The division of labor: the child decides what to sell, sets the price, makes the product, talks to customers, and counts the money. You handle what an adult must: safety, transportation, any account that has to be in a grown-up's name, and the veto on anything unsafe. Moziah Bridges' grandmother is the model. She taught him to sew. She did not sew the bow ties for him.

Your best tool is the question, not the answer. "What should it cost?" "Why did nobody stop today?" "What will you do with the profit?" Wrong answers are fine; they are cheap now and expensive later. And when your kid is ready to turn the idea into an actual plan, create a free account at unleashyourideas.com/signup and map the launch together with Kenny, the planning assistant, the way an adult founder would. Doing that side by side is the whole point.

The Honest Part: Supervision, Safety, and Rules

The section every real guide owes you. First, supervision. Young children never sell alone, anywhere. An adult stays present at stands and markets, handles any door-to-door contact, and knows where a dog-walking or babysitting teen is and with whom. Independence is earned in stages, not granted on day one.
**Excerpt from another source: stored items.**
From an optimization exercise on the open Yosys and OpenROAD flow, aimed at small area; shortcuts taken in it are not production practice.
Only simulation tests tie the RTL to the original design; equivalence was not proved.

Design reverse_impact_detector_unit, start of the top module:
module reverse_impact_detector_unit #(
  parameter int unsigned SPEED_DEPTH = rid_pkg::SPEED_DEPTH_DEF,
  parameter int unsigned ACCEL_DEPTH = rid_pkg::ACCEL_DEPTH_DEF
) (
  input  logic                            clk_i,
  input  logic                            rst_ni,
  input  logic                            s_axis_tvalid,
  output logic                            s_axis_tready,
  input  logic [rid_pkg::IN_DATA_W-1:0]   s_axis_tdata,
  input  logic [rid_pkg::CMD_W-1:0]       s_axis_tuser,
  output logic                            m_axis_tvalid,
  input  logic                            m_axis_tready,
  output logic [rid_pkg::OUT_DATA_W-1:0]  m_axis_tdata,
  input  logic                            cfg_we_i,
  input  logic [rid_pkg::REG_IDX_W-1:0]   cfg_idx_i,
  input  logic [rid_pkg::REG_DATA_W-1:0]  cfg_data_i
);
  localparam int unsigned AW = $clog2(ACCEL_DEPTH);
  localparam int unsigned SW = $clog2(SPEED_DEPTH);
  typedef enum logic [2:0] {
    ST_IDLE,
    ST_SCAN,
    ST_CONV,
    ST_DONE
  } state_e;
  logic signed [15:0] peak_thr_q;
  logic [15:0]        zspread_thr_q;
  logic [31:0]        hold_q;
  logic signed [15:0] limit_q;
  state_e             state_q, state_d;
  logic               clr_q;
  logic [AW-1:0]      da_q;
  logic [SW-1:0]      dv_q;
  logic               detected_q;
  logic [31:0]        onset_q;
  logic               m_valid_q;
  logic               busy;
  logic               jr;
  logic [31:0]        wdata;
  logic               s_acc, a_wr, v_wr, start, take;
  logic [1:0]         cmd;
  logic [31:0]        a_tail;
  logic [15:0]        v_tail;
  logic signed [19:0] sum;
  logic signed [15:0] xmax;
  logic [15:0]        spread;
  logic               cond, late;
  logic [31:0]        now;
  assign cmd   = s_axis_tuser;
  assign s_acc = s_axis_tvalid & s_axis_tready;
  assign a_wr  = s_acc & (cmd == 2'd1);
  ...
For scale: roughly 4700 cells after synthesis, roughly 180 I/O pins.
==> flow/config.mk <==
export PLATFORM = sky130hd
export DESIGN_NAME = reverse_impact_detector_unit
export DESIGN_NICKNAME = reverse_impact_detector_unit
export VERILOG_FILES = /design/flow/design.v
export SDC_FILE = /design/flow/constraint.sdc
export NUM_CORES = 4
export LEC_CHECK = 0
export ABC_AREA = 1
export CAP_MARGIN = 20
export CORE_MARGIN = 2
export CORE_UTILIZATION = 70
export PLACE_DENSITY = 0.78
export SLEW_MARGIN = 20
==> flow/constraint.sdc <==
create_clock -name core_clock -period 10.0 [get_ports {clk_i}]
set_input_delay 2.0000 -clock core_clock [delete_from_list [all_inputs] [get_ports {clk_i}]]
set_output_delay 2.0000 -clock core_clock [all_outputs]
set_load 0.01 [all_outputs]
standard.sh (not shown) runs the stock make flow with config.mk's settings and CLKGATE_MAP_FILE= SYNTH_SCRIPT=/design/flow/synth_recipe.tcl, a recipe that flattens the netlist after the stock synthesis.
==> flow/flow/run.sh <==
#!/bin/bash
# Layout flow: the standard synthesis (standard.sh synth, unchanged), then a second ABC
# mapping of the combinational logic only (flow/remap.sh; every flip-flop instance is kept
# as it is, with its name and cell), then the standard layout steps with a leaner clock tree
# (clkbuf_8 leaves over clusters of at most 18 sinks, no dummy loads), the smallest port
# buffers, and more rounds of antenna repair after detailed routing.
# Each tool's output goes to a log file of its own in this folder.
set -e
export CTS_ARGS="-sink_clustering_enable -repair_clock_nets -sink_clustering_size 18 -sink_clustering_max_diameter 50 -buf_list sky130_fd_sc_hd__clkbuf_8 -dont_use_dummy_load"
export BUFFER_PORTS_ARGS="-buffer_cell sky130_fd_sc_hd__buf_1"
export MAX_REPAIR_ANTENNAS_ITER_DRT=15
bash standard.sh synth > standard_synth.log 2>&1
bash flow/remap.sh > remap.log 2>&1
bash standard.sh > standard.log 2>&1
Other scripts of this flow, unchanged in this note and not shown: flow/flow/remap.sh
Next try:
--- a/flow/design.v
+++ b/flow/design.v
@@ -36,27 +36,25 @@
     logic g, e;
     g = !a[15] & b[15];
     e = !(a[15] ^ b[15]);
     for (int i = 14; i >= 0; i--) begin
       g = g | (e & a[i] & !b[i]);
       e = e & !(a[i] ^ b[i]);
     end
     sgt16 = g;
   endfunction
-  function automatic logic [10:0] add10(input logic [9:0] a, input logic [9:0] b,
-                                        input logic ci);
+  function automatic logic [19:0] add20(input logic [19:0] a, input logic [19:0] b);
     logic c;
-    c = ci;
-    for (int i = 0; i < 10; i++) begin
-      add10[i] = a[i] ^ b[i] ^ c;
+    c = 1'b0;
+    for (int i = 0; i < 20; i++) begin
+      add20[i] = a[i] ^ b[i] ^ c;
       c = (a[i] & b[i]) | (a[i] & c) | (b[i] & c);
     end
-    add10[10] = c;
   endfunction
   function automatic logic [4:0] inc5(input logic [4:0] a);
     logic c;
     c = 1'b1;
     for (int i = 0; i < 5; i++) begin
       inc5[i] = a[i] ^ c;
       c = a[i] & c;
     end
   endfunction
@@ -115,23 +113,18 @@
   output logic               late_o,     
   input  logic signed [15:0] x_i,
   input  logic signed [15:0] z_i,
   input  logic signed [15:0] v_i,
   output logic signed [19:0] sum_o,
   output logic signed [15:0] xmax_o,
   output logic [15:0]        spread_o
 );
   logic signed [19:0] sum_q;
-  logic               sc_q;
-  logic [19:0]        sum_a, sum_v;
-  logic [10:0]        sum_lo;
-  logic [10:0]        sum_hi;
-  logic               sum_ci;
   logic signed [15:0] xmax_q, zmax_q, zmin_q;
   logic [2:0]  sel_q;        
   logic        pass_q;       
   logic [4:0]  j_q;          
   logic        s_q;          
   logic [4:0]  dl_q;         
   logic [1:0]  nc_q;         
   logic [2:0]  r_q;          
   logic        bw_q;         
@@ -224,35 +217,26 @@
       qc_q <= 1'b0;
     end
     if (step_t) begin
       if (!pass_q) r_q <= rnext;
       bw_q <= (!nbit & (rb | bw_q)) | (rb & bw_q);
       qd_q <= {qd_q[0], qbit};
       qc_q <= (qbit & qd_q[1]) | (qbit & qc_q) | (qd_q[1] & qc_q);
     end
   end
-  assign sum_a  = first_i ? 20'd0 : sum_q;
-  assign sum_v  = (first_i | spd_i) ? 20'(v_i) : 20'd0;
-  assign sum_ci = !first_i & sc_q;
-  assign sum_lo = rid_pkg::add10(sum_a[9:0], sum_v[9:0], 1'b0);
-  assign sum_hi = rid_pkg::add10(sum_a[19:10], sum_v[19:10], sum_ci);
-  always_ff @(posedge clk_i) begin
-    if (first_i || upd_i) begin
-      sum_q <= {sum_hi[9:0], sum_lo[9:0]};
-      sc_q  <= sum_lo[10];
-    end
-  end
   always_ff @(posedge clk_i) begin
     if (first_i) begin
+      sum_q  <= 20'(v_i);
       xmax_q <= x_i;
       zmax_q <= z_i;
       zmin_q <= z_i;
     end else if (upd_i) begin
+      if (spd_i) sum_q <= rid_pkg::add20(sum_q, 20'(v_i));
       if (rid_pkg::sgt16(x_i, xmax_q)) xmax_q <= x_i;
       if (rid_pkg::sgt16(z_i, zmax_q)) zmax_q <= z_i;
       if (rid_pkg::sgt16(zmin_q, z_i)) zmin_q <= z_i;
     end else if (shift) begin
       case (sel_q[1:0])
         2'd0:    xmax_q <= {pass_q ? (qbit ^ (j_q == 5'd19)) : cur[0], xmax_q[15:1]};
         2'd1:    zmax_q <= {pass_q ? (qbit ^ (j_q == 5'd19)) : cur[0], zmax_q[15:1]};
         default: zmin_q <= {pass_q ? (qbit ^ (j_q == 5'd19)) : cur[0], zmin_q[15:1]};
       endcase
Outcome:
- count of clock-buffer cells in the layout does not change
- final area stays flat
- utilization hardly moves
- synthesized cell count barely changes
- register-to-register slack improves by 210 ps
- setup slack improves by 210 ps
- maximum frequency went up by 3.6%
- non-clock buffer count went down by 1

## static timing again, ports no longer ideal
No port has a modelled driver above. Below, the same layouts with a new extraction and two added sets of constraints.
Step 1: set_driving_cell puts a clkbuf_16 on clk_i and a buf_2 on each other input, an assumption about the parent block.
Step 2 also shifts input and output timing later by t, the mid clock arrival at the registers, as if the neighbouring blocks saw the same clock.
Three values: ideal, step 1, step 2; two values: the first two.
run | t (ns) | slack for setup (ns) | slew at the worst register clock pin (ns)
the first run | 0.942 | 3.794 / 3.794 / 3.365 | 0.11 / 0.11
the second run | 0.948 | 4.006 / 4.006 / 4.006 | 0.11 / 0.11
After both steps every run listed still meets setup and hold. The setup slack of the first run, which loses most, moves by 0.000 ns with the drivers and by -0.429 ns with both steps.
Second, food. Anything edible your child sells falls under your state's cottage food rules: what can be made in a home kitchen, how it must be labeled, what requires a permit. Check local rules before the first bake sale, and treat allergen labeling as mandatory kindness even where it is not mandatory law.

Third, platforms. Most social media platforms set 13 as their minimum age, and major selling platforms generally require the account holder to be a legal adult, so a young creator or seller operates under a parent-owned, parent-supervised account. That is not a loophole to route around; it is what keeps a kid's first business from becoming their first unsupervised internet exposure.

Fourth, money habits. The point is a child who tracks what comes in, knows what it cost, and chooses deliberately what happens to the rest. Guard that: no skimming the jar, no quietly covering losses so the numbers look better. Real numbers, kid-sized stakes.

Start This Week, Start Small

Somewhere between the bee sting and Whole Foods, there was a day one, and it looked unremarkable: a kid with an interest and an adult who took it seriously. That is the only part of these stories you are required to reproduce.

So keep it small. This week, notice what your child already loves. This weekend, help them sell one small thing built on it, and write three numbers in a notebook afterward. For a running start, spend ten minutes tonight on the kid and teen ideas list at unleashyourideas.com/ideas/lists/kids-and-teens and let your child pick. The lemonade is temporary. What it teaches is not.

Sources

Kidpreneur histories compiled from Shark Tank company records, BBC Bitesize, Young CEO Squad, and direct news coverage of Me & The Bees Lemonade, Mo's Bows, Mr. Cory's Cookies, and Da Bomb Bath Fizzers; Unleash Your Ideas kid and teen business research, July 2026.

By Unleash Your Ideas. Published July 10, 2026.